[Start of Attachment]

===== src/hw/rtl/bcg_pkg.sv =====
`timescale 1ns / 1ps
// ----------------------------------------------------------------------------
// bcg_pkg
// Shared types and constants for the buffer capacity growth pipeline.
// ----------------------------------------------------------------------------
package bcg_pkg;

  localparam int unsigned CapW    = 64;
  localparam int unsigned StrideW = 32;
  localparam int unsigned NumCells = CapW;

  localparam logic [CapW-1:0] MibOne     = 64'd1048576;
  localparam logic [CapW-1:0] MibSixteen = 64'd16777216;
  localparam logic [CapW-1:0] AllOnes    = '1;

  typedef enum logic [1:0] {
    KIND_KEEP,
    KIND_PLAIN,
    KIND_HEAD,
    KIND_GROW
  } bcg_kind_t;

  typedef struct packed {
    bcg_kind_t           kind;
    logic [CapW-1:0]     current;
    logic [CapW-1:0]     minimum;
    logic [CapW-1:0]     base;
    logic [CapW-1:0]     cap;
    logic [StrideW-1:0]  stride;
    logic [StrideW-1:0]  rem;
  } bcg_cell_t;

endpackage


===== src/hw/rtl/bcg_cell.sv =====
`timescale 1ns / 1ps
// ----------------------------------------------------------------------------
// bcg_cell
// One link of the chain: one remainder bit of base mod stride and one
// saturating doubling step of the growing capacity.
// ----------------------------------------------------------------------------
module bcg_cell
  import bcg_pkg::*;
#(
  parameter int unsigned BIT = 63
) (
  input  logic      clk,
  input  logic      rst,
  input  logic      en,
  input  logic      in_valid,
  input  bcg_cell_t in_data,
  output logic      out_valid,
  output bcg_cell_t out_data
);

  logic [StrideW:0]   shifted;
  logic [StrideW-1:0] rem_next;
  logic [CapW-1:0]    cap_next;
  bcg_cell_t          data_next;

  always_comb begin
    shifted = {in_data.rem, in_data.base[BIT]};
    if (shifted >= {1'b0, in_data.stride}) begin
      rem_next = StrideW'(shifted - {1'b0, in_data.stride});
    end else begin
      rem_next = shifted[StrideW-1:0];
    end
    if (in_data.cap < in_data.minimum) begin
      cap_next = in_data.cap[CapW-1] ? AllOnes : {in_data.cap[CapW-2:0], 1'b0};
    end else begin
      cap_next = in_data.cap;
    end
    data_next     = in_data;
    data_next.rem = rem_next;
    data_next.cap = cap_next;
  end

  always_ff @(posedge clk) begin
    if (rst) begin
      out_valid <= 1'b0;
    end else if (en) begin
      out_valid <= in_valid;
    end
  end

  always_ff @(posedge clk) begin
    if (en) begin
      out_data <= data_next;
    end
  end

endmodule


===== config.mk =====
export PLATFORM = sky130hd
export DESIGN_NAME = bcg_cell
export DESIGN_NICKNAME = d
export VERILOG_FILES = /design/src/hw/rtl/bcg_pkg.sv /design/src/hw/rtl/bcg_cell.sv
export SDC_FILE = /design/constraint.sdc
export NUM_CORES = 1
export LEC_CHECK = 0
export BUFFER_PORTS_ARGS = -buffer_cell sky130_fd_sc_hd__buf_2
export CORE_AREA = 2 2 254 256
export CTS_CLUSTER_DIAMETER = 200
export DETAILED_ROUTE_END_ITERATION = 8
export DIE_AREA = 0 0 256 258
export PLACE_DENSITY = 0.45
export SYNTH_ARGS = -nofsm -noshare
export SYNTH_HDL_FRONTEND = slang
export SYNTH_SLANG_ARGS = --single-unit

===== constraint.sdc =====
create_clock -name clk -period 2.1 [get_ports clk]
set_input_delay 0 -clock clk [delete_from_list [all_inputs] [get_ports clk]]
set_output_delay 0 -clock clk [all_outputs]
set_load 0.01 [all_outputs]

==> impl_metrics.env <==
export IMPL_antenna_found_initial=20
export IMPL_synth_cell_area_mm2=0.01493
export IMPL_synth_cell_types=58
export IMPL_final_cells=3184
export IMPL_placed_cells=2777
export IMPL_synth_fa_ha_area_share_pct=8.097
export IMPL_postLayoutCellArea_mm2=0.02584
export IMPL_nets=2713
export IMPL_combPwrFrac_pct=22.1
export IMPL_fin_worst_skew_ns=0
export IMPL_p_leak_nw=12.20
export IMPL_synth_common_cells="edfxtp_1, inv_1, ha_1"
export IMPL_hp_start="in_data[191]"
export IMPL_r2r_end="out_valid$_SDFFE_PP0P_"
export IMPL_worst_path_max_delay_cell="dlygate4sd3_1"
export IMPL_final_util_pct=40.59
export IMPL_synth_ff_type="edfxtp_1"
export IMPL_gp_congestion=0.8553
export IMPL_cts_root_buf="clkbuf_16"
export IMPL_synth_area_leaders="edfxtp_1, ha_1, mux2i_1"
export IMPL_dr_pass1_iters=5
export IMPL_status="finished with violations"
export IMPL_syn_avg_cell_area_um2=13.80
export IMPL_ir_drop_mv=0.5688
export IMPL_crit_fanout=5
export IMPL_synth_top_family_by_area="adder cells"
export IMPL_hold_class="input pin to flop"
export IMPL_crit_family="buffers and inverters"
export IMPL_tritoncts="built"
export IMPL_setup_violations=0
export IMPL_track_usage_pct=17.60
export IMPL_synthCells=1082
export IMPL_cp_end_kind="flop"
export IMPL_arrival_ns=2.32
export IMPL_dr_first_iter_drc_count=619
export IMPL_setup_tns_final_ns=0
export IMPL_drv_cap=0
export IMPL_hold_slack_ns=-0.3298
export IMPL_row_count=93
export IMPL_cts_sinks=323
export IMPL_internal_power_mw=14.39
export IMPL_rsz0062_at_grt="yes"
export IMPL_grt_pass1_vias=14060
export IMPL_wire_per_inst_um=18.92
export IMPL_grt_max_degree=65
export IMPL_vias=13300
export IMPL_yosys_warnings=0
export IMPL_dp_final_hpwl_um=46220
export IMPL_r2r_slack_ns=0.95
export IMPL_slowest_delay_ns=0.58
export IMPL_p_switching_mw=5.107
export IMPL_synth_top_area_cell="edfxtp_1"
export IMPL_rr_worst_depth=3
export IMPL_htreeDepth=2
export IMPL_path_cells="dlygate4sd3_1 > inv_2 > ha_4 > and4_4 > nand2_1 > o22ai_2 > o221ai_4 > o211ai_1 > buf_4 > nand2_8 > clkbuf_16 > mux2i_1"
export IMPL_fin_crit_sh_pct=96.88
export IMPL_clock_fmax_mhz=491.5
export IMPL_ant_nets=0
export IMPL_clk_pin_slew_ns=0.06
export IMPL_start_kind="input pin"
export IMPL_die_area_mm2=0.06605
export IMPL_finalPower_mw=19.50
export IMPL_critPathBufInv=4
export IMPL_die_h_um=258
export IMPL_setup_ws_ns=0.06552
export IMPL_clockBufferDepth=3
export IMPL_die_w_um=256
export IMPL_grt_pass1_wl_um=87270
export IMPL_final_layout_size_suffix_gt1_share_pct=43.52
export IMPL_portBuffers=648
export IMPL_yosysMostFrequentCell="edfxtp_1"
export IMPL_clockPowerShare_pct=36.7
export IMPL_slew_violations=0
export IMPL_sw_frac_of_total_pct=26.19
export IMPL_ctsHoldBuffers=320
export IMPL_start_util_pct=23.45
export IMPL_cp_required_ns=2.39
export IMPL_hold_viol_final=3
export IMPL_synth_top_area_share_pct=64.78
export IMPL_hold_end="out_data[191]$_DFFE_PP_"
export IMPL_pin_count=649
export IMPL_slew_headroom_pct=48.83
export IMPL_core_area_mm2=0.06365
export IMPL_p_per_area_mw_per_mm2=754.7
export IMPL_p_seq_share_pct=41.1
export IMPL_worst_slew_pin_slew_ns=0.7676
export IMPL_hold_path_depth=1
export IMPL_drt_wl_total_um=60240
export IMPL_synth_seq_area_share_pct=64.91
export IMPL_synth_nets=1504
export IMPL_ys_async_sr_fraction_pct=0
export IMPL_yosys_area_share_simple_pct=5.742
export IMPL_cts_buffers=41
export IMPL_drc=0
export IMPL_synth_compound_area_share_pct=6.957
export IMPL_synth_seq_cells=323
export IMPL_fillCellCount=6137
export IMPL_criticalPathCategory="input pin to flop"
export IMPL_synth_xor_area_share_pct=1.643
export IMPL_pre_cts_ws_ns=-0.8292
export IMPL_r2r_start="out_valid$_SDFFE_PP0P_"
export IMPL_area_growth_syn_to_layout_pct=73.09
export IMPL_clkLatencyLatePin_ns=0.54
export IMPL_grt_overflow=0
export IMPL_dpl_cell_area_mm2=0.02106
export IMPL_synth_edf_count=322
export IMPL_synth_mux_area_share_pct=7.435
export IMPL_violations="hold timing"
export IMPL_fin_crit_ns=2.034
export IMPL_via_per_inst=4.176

[End of Attachment]

**PROBLEM DETAILS**
The reply should consist solely of the lines above from the one that has "cap_next = in_data.cap;" through the one that has "export IMPL_final_util_pct=40.59", reproduced exactly.

**ANSWER SECTION**
      cap_next = in_data.cap;
    end
    data_next     = in_data;
    data_next.rem = rem_next;
    data_next.cap = cap_next;
  end

  always_ff @(posedge clk) begin
    if (rst) begin
      out_valid <= 1'b0;
    end else if (en) begin
      out_valid <= in_valid;
    end
  end

  always_ff @(posedge clk) begin
    if (en) begin
      out_data <= data_next;
    end
  end

endmodule


===== config.mk =====
export PLATFORM = sky130hd
export DESIGN_NAME = bcg_cell
export DESIGN_NICKNAME = d
export VERILOG_FILES = /design/src/hw/rtl/bcg_pkg.sv /design/src/hw/rtl/bcg_cell.sv
export SDC_FILE = /design/constraint.sdc
export NUM_CORES = 1
export LEC_CHECK = 0
export BUFFER_PORTS_ARGS = -buffer_cell sky130_fd_sc_hd__buf_2
export CORE_AREA = 2 2 254 256
export CTS_CLUSTER_DIAMETER = 200
export DETAILED_ROUTE_END_ITERATION = 8
export DIE_AREA = 0 0 256 258
export PLACE_DENSITY = 0.45
export SYNTH_ARGS = -nofsm -noshare
export SYNTH_HDL_FRONTEND = slang
export SYNTH_SLANG_ARGS = --single-unit

===== constraint.sdc =====
create_clock -name clk -period 2.1 [get_ports clk]
set_input_delay 0 -clock clk [delete_from_list [all_inputs] [get_ports clk]]
set_output_delay 0 -clock clk [all_outputs]
set_load 0.01 [all_outputs]

==> impl_metrics.env <==
export IMPL_antenna_found_initial=20
export IMPL_synth_cell_area_mm2=0.01493
export IMPL_synth_cell_types=58
export IMPL_final_cells=3184
export IMPL_placed_cells=2777
export IMPL_synth_fa_ha_area_share_pct=8.097
export IMPL_postLayoutCellArea_mm2=0.02584
export IMPL_nets=2713
export IMPL_combPwrFrac_pct=22.1
export IMPL_fin_worst_skew_ns=0
export IMPL_p_leak_nw=12.20
export IMPL_synth_common_cells="edfxtp_1, inv_1, ha_1"
export IMPL_hp_start="in_data[191]"
export IMPL_r2r_end="out_valid$_SDFFE_PP0P_"
export IMPL_worst_path_max_delay_cell="dlygate4sd3_1"
export IMPL_final_util_pct=40.59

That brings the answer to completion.